Women’s reliance on the black market for access to medication abortions means they may not follow best medical practice. When C., a 24-year-old teacher in Recife, bought misoprostol from a drug dealer last year, she searched Google to figure out how to take it. “Because it was illegal, there was no information about how to take it or what to take,” she said.
Her search found recommendations to insert the tablets in her vagina, as a doctor would if she were in a clinic, but cautioned that traces might be left behind and give her away if she wound up in hospital; instead, she dissolved them under her tongue, a method that also works but less quickly.
C., who asked to be identified by only her middle initial out of fear of prosecution, bled for weeks after and wanted to ask her mother, a gynecologist, for advice. But her mother is an anti-abortion activist. Finally, C. said she thought she had miscarried, and her mother took her to see a colleague who performed a dilation-and-curettage under anesthetic.

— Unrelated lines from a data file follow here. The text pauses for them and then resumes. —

### src/flat_wrapper.sv
// flat-port wrapper written by rule: the top's interface ports become plain ports
module fft_peak_track_flat import fft_peak_track_pkg::*;
#(
  parameter int A_LO = 1,
  parameter int A_HI = 3,
  parameter int B_LO = 4,
  parameter int B_HI = 7
)
  (clk, rst, bus_in_x, bus_in_nd, bus_in_sof, bus_in_ovf, bus_max730, bus_max850, bus_out_valid, bus_out_ovf, bus_frame_err);
  fft_peak_track_if bus_i ();
  input logic clk;
  input logic rst;
  input wire logic [$bits(bus_i.in_x)-1:0] bus_in_x;
  input wire logic [$bits(bus_i.in_nd)-1:0] bus_in_nd;
  input wire logic [$bits(bus_i.in_sof)-1:0] bus_in_sof;
  input wire logic [$bits(bus_i.in_ovf)-1:0] bus_in_ovf;
  output wire logic [$bits(bus_i.max730)-1:0] bus_max730;
  output wire logic [$bits(bus_i.max850)-1:0] bus_max850;
  output wire logic [$bits(bus_i.out_valid)-1:0] bus_out_valid;
  output wire logic [$bits(bus_i.out_ovf)-1:0] bus_out_ovf;
  output wire logic [$bits(bus_i.frame_err)-1:0] bus_frame_err;
  assign bus_i.in_x = bus_in_x;
  assign bus_i.in_nd = bus_in_nd;
  assign bus_i.in_sof = bus_in_sof;
  assign bus_i.in_ovf = bus_in_ovf;
  assign bus_max730 = bus_i.max730;
  assign bus_max850 = bus_i.max850;
  assign bus_out_valid = bus_i.out_valid;
  assign bus_out_ovf = bus_i.out_ovf;
  assign bus_frame_err = bus_i.frame_err;
  fft_peak_track #(.A_LO(A_LO), .A_HI(A_HI), .B_LO(B_LO), .B_HI(B_HI)) u_core (.clk(clk), .rst(rst), .bus(bus_i));
endmodule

“When I was having the curettage, I had to keep saying over and over to myself, ‘Don’t say anything, you can’t say anything’ — it was torture,” she said. “Even though I was totally sure that I wanted an abortion, I had no doubts, you still feel like you’ve done something wrong because you can’t talk about it.”
The restriction on misoprostol has complicated regular obstetric care, which uses the drug for induction of labor, said Dr. Derraik. At the Rio public maternity hospital where she is medical director, a doctor must fill out a request in triplicate for the drug, have it signed by Dr. Derraik, take it to the pharmacy where the supervisor must also sign before taking it out of a locked cabinet, and then the physician must administer the drug with a witness, to ensure it is not diverted for black market sale.
“Not all of these steps are officially required,” Dr. Derraik said. “But hospitals do them because of the intense paranoia around the drug.”